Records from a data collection
This design comes from an exercise in tuning for small area, a short achievable clock period and few clock cycles per item on the open sky130 flow, not from production work.
RTL that was checked went through simulation tests only; none was proved equivalent to the original.
Power is estimated from default activity; no workload was simulated.

the previous run:
==> module fp32_divsqrt, before the edit <==
module fp32_divsqrt (
    input  wire        clk,
    input  wire        rst,
    input  wire        in_valid,
    output wire        in_ready,
    input  wire        in_op,         
    input  wire [31:0] in_a,
    input  wire [31:0] in_b,
    output reg         out_valid,
    output wire [31:0] out_result,
    output wire [3:0]  out_flags      
);
    reg               busy;
    reg               op_r;
    reg               sign_r;
    reg        [4:0]  cnt;
    reg               first;      
    reg               last;       
    reg        [8:0]  exp_r;      
    reg        [25:1] W;
    reg        [24:0] D;          
    reg        [24:0] Q;
    reg        [3:0]  flg;
    assign in_ready   = !busy;
    assign out_result = {sign_r, exp_r[7:0], Q[22:0]};
    assign out_flags  = flg;
    wire [22:0] fa = in_a[22:0];
    wire [25:0] w_load = !in_op    ? {2'b01, fa, 1'b0} :
                         in_a[23]  ? {2'b00, fa, 1'b0} :
                                     {fa[22], !fa[22], fa[21:0], 2'b00};
    wire [24:0] d_load = in_op ? 25'h0800000 : {in_b[22:0], 2'b00};
    wire [7:0]  eb_in  = in_b[30:23];
    wire [24:0] q_load = {16'd0, eb_in[0], eb_in[1], eb_in[2], eb_in[3],
                          eb_in[4], eb_in[5], eb_in[6], eb_in[7], 1'b1};
    wire [8:0]  e_load = in_op ? {in_a[23], 1'b0, in_a[30:24]} : {1'b0, in_a[30:23]};
    wire [4:0]  c_load = in_op ? 5'd23 : 5'd25;
    wire [26:0] S    = {W[25:1], 2'b00};
    wire [26:0] T    = {1'b0, 1'b1, D};
    wire        ci   = !last | Q[0];
    wire [27:0] sum  = {1'b0, S} + {1'b0, ~T} + {27'd0, ci};
    wire        s    = sum[27];
    wire [25:1] w_nx = s ? sum[25:1] : S[25:1];
    wire [25:0] dec  = {25'd0, op_r} << cnt;
    wire [24:0] d_nx = (D & ~dec[24:0]) | ({dec[23:0], 1'b0} & {25{s}}) | dec[25:1];
    wire [4:0]  cnt_nx = cnt - 5'd1 - {4'd0, !op_r && cnt == 5'd15 && Q[9]};
    wire        inc = s;
    wire [22:0] ones;
    assign ones[0] = 1'b1;
    genvar gi;
    generate for (gi = 1; gi < 23; gi = gi + 1) begin : g_ones
        assign ones[gi] = ones[gi-1] & Q[gi-1];
    end endgenerate
    wire        carry  = inc & ones[22] & Q[22];
    wire [22:0] frac_r = Q[22:0] ^ (ones & {23{inc}});
    wire        x_big  = (exp_r >= 9'd384);
    wire        x_383  = (exp_r == 9'd383);
    wire        x_le129 = (exp_r <= 9'd129);
    wire        x_129  = (exp_r == 9'd129);
    wire        clamp  = x_big || x_le129;
    wire        r_ovf  = x_big || (x_383 && carry);
    wire        r_unf  = (x_le129 && !x_129) || (x_129 && !carry);
    wire [7:0]  x_dec  = exp_r[7:0] - 8'd1;
    wire [7:0]  x_inc  = x_dec + {7'd0, carry};
    wire [7:0]  r_exp  = r_ovf ? 8'hFF : r_unf ? 8'h00 : {!x_inc[7], x_inc[6:0]};
    wire [22:0] r_frac = clamp ? 23'd0 : frac_r;
    wire       ea0    = exp_r[8];           
    wire [7:0] eb     = Q[8:1];             
    wire       a_frnz = (|W[23:2]) | ((op_r && !ea0) ? W[25] : W[1]);
    wire       b_frnz = |D[24:2];
    wire       a_zero = (exp_r[7:0] == 8'd0) && !(op_r && ea0);
    wire       b_zero = (eb == 8'd0);
    wire       a_max  = (exp_r[6:0] == 7'h7F) && (op_r ? ea0 : exp_r[7]);
    wire       b_max  = (eb == 8'hFF);
    wire       a_inf  = a_max & !a_frnz;
    wire       b_inf  = b_max & !b_frnz;
    wire       a_nan  = a_max & a_frnz;
    wire       b_nan  = b_max & b_frnz;
    reg        sp_hit;
    reg        sp_nan;      
    reg        sp_inf;      
    reg [3:0]  sp_flg;
    always @(*) begin
        sp_hit = 1'b1;
        sp_nan = 1'b0;
        sp_inf = 1'b0;
        sp_flg = 4'b0000;
        if (!op_r) begin
            if (a_nan || b_nan) begin
                sp_nan = 1'b1;
            end else if ((a_zero && b_zero) || (a_inf && b_inf)) begin
                sp_nan = 1'b1;
                sp_flg = 4'b0100;
            end else if (b_zero) begin
                sp_inf = 1'b1;
                if (!a_inf) sp_flg = 4'b1000;
            end else if (a_inf) begin
                sp_inf = 1'b1;
            end else if (b_inf || a_zero) begin
                sp_inf = 1'b0;
            end else begin
                sp_hit = 1'b0;
            end
        end else begin
            if (a_nan) begin
                sp_nan = 1'b1;
            end else if (a_zero) begin
                sp_inf = 1'b0;
            end else if (sign_r) begin
                sp_nan = 1'b1;
                sp_flg = 4'b0100;
            end else if (a_inf) begin
                sp_inf = 1'b1;
            end else begin
                sp_hit = 1'b0;
            end
        end
    end
    wire sp = first && sp_hit;
    wire       e_ser = (cnt[4:3] == 2'b10);
    wire       e_y   = op_r ? (cnt[4:1] == 4'b1000) : !Q[10];
    wire       e_a   = exp_r[0];
    wire       e_c   = exp_r[8];
    wire       e_s   = e_a ^ e_y ^ e_c;
    wire       e_co  = (e_a & e_y) | (e_a & e_c) | (e_y & e_c);
    always @(posedge clk) begin
        if (rst) begin
            busy      <= 1'b0;
            out_valid <= 1'b0;
        end else if (!busy) begin
            busy      <= in_valid;
            out_valid <= 1'b0;
        end else begin
            busy      <= !(sp || last);
            out_valid <= sp || last;
        end
    end
    always @(posedge clk) begin
        flg <= sp ? sp_flg : {2'b00, r_unf, r_ovf};
        if (!busy) begin
            op_r   <= in_op;
            sign_r <= in_a[31] ^ (in_b[31] & !in_op);
            cnt    <= c_load;
            first  <= 1'b1;
            last   <= 1'b0;
            exp_r  <= e_load;
            W      <= w_load[25:1];
            D      <= d_load;
            Q      <= q_load;
        end else begin
            cnt    <= cnt_nx;
            first  <= 1'b0;
            last   <= (cnt_nx == 5'd0);
            W      <= w_nx;
            D      <= d_nx;
            if (sp) begin
                Q[22:0]    <= {sp_nan, 22'd0};
                exp_r[7:0] <= (sp_nan || sp_inf) ? 8'hFF : 8'h00;
                if (sp_nan) sign_r <= 1'b0;
            end else if (last) begin
                Q[22:0]    <= r_frac;
                exp_r[7:0] <= r_exp;
            end else begin
                Q <= {Q[23:0], s};
                if (e_ser)                     exp_r <= {e_co, e_s, exp_r[7:1]};
                else if (cnt == 5'd24)         exp_r[8] <= Q[0];
            end
        end
    end
endmodule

— PROBLEM STATEMENT —
Reproduce every record exactly, line by line.

— EXERCISE RESPONSE —
This design comes from an exercise in tuning for small area, a short achievable clock period and few clock cycles per item on the open sky130 flow, not from production work.
RTL that was checked went through simulation tests only; none was proved equivalent to the original.
Power is estimated from default activity; no workload was simulated.

the previous run:
==> module fp32_divsqrt, before the edit <==
module fp32_divsqrt (
    input  wire        clk,
    input  wire        rst,
    input  wire        in_valid,
    output wire        in_ready,
    input  wire        in_op,         
    input  wire [31:0] in_a,
    input  wire [31:0] in_b,
    output reg         out_valid,
    output wire [31:0] out_result,
    output wire [3:0]  out_flags      
);
    reg               busy;
    reg               op_r;
    reg               sign_r;
    reg        [4:0]  cnt;
    reg               first;      
    reg               last;       
    reg        [8:0]  exp_r;      
    reg        [25:1] W;
    reg        [24:0] D;          
    reg        [24:0] Q;
    reg        [3:0]  flg;
    assign in_ready   = !busy;
    assign out_result = {sign_r, exp_r[7:0], Q[22:0]};
    assign out_flags  = flg;
    wire [22:0] fa = in_a[22:0];
    wire [25:0] w_load = !in_op    ? {2'b01, fa, 1'b0} :
                         in_a[23]  ? {2'b00, fa, 1'b0} :
                                     {fa[22], !fa[22], fa[21:0], 2'b00};
    wire [24:0] d_load = in_op ? 25'h0800000 : {in_b[22:0], 2'b00};
    wire [7:0]  eb_in  = in_b[30:23];
    wire [24:0] q_load = {16'd0, eb_in[0], eb_in[1], eb_in[2], eb_in[3],
                          eb_in[4], eb_in[5], eb_in[6], eb_in[7], 1'b1};
    wire [8:0]  e_load = in_op ? {in_a[23], 1'b0, in_a[30:24]} : {1'b0, in_a[30:23]};
    wire [4:0]  c_load = in_op ? 5'd23 : 5'd25;
    wire [26:0] S    = {W[25:1], 2'b00};
    wire [26:0] T    = {1'b0, 1'b1, D};
    wire        ci   = !last | Q[0];
    wire [27:0] sum  = {1'b0, S} + {1'b0, ~T} + {27'd0, ci};
    wire        s    = sum[27];
    wire [25:1] w_nx = s ? sum[25:1] : S[25:1];
    wire [25:0] dec  = {25'd0, op_r} << cnt;
    wire [24:0] d_nx = (D & ~dec[24:0]) | ({dec[23:0], 1'b0} & {25{s}}) | dec[25:1];
    wire [4:0]  cnt_nx = cnt - 5'd1 - {4'd0, !op_r && cnt == 5'd15 && Q[9]};
    wire        inc = s;
    wire [22:0] ones;
    assign ones[0] = 1'b1;
    genvar gi;
    generate for (gi = 1; gi < 23; gi = gi + 1) begin : g_ones
        assign ones[gi] = ones[gi-1] & Q[gi-1];
    end endgenerate
    wire        carry  = inc & ones[22] & Q[22];
    wire [22:0] frac_r = Q[22:0] ^ (ones & {23{inc}});
    wire        x_big  = (exp_r >= 9'd384);
    wire        x_383  = (exp_r == 9'd383);
    wire        x_le129 = (exp_r <= 9'd129);
    wire        x_129  = (exp_r == 9'd129);
    wire        clamp  = x_big || x_le129;
    wire        r_ovf  = x_big || (x_383 && carry);
    wire        r_unf  = (x_le129 && !x_129) || (x_129 && !carry);
    wire [7:0]  x_dec  = exp_r[7:0] - 8'd1;
    wire [7:0]  x_inc  = x_dec + {7'd0, carry};
    wire [7:0]  r_exp  = r_ovf ? 8'hFF : r_unf ? 8'h00 : {!x_inc[7], x_inc[6:0]};
    wire [22:0] r_frac = clamp ? 23'd0 : frac_r;
    wire       ea0    = exp_r[8];           
    wire [7:0] eb     = Q[8:1];             
    wire       a_frnz = (|W[23:2]) | ((op_r && !ea0) ? W[25] : W[1]);
    wire       b_frnz = |D[24:2];
    wire       a_zero = (exp_r[7:0] == 8'd0) && !(op_r && ea0);
    wire       b_zero = (eb == 8'd0);
    wire       a_max  = (exp_r[6:0] == 7'h7F) && (op_r ? ea0 : exp_r[7]);
    wire       b_max  = (eb == 8'hFF);
    wire       a_inf  = a_max & !a_frnz;
    wire       b_inf  = b_max & !b_frnz;
    wire       a_nan  = a_max & a_frnz;
    wire       b_nan  = b_max & b_frnz;
    reg        sp_hit;
    reg        sp_nan;      
    reg        sp_inf;      
    reg [3:0]  sp_flg;
    always @(*) begin
        sp_hit = 1'b1;
        sp_nan = 1'b0;
        sp_inf = 1'b0;
        sp_flg = 4'b0000;
        if (!op_r) begin
            if (a_nan || b_nan) begin
                sp_nan = 1'b1;
            end else if ((a_zero && b_zero) || (a_inf && b_inf)) begin
                sp_nan = 1'b1;
                sp_flg = 4'b0100;
            end else if (b_zero) begin
                sp_inf = 1'b1;
                if (!a_inf) sp_flg = 4'b1000;
            end else if (a_inf) begin
                sp_inf = 1'b1;
            end else if (b_inf || a_zero) begin
                sp_inf = 1'b0;
            end else begin
                sp_hit = 1'b0;
            end
        end else begin
            if (a_nan) begin
                sp_nan = 1'b1;
            end else if (a_zero) begin
                sp_inf = 1'b0;
            end else if (sign_r) begin
                sp_nan = 1'b1;
                sp_flg = 4'b0100;
            end else if (a_inf) begin
                sp_inf = 1'b1;
            end else begin
                sp_hit = 1'b0;
            end
        end
    end
    wire sp = first && sp_hit;
    wire       e_ser = (cnt[4:3] == 2'b10);
    wire       e_y   = op_r ? (cnt[4:1] == 4'b1000) : !Q[10];
    wire       e_a   = exp_r[0];
    wire       e_c   = exp_r[8];
    wire       e_s   = e_a ^ e_y ^ e_c;
    wire       e_co  = (e_a & e_y) | (e_a & e_c) | (e_y & e_c);
    always @(posedge clk) begin
        if (rst) begin
            busy      <= 1'b0;
            out_valid <= 1'b0;
        end else if (!busy) begin
            busy      <= in_valid;
            out_valid <= 1'b0;
        end else begin
            busy      <= !(sp || last);
            out_valid <= sp || last;
        end
    end
    always @(posedge clk) begin
        flg <= sp ? sp_flg : {2'b00, r_unf, r_ovf};
        if (!busy) begin
            op_r   <= in_op;
            sign_r <= in_a[31] ^ (in_b[31] & !in_op);
            cnt    <= c_load;
            first  <= 1'b1;
            last   <= 1'b0;
            exp_r  <= e_load;
            W      <= w_load[25:1];
            D      <= d_load;
            Q      <= q_load;
        end else begin
            cnt    <= cnt_nx;
            first  <= 1'b0;
            last   <= (cnt_nx == 5'd0);
            W      <= w_nx;
            D      <= d_nx;
            if (sp) begin
                Q[22:0]    <= {sp_nan, 22'd0};
                exp_r[7:0] <= (sp_nan || sp_inf) ? 8'hFF : 8'h00;
                if (sp_nan) sign_r <= 1'b0;
            end else if (last) begin
                Q[22:0]    <= r_frac;
                exp_r[7:0] <= r_exp;
            end else begin
                Q <= {Q[23:0], s};
                if (e_ser)                     exp_r <= {e_co, e_s, exp_r[7:1]};
                else if (cnt == 5'd24)         exp_r[8] <= Q[0];
            end
        end
    end
endmodule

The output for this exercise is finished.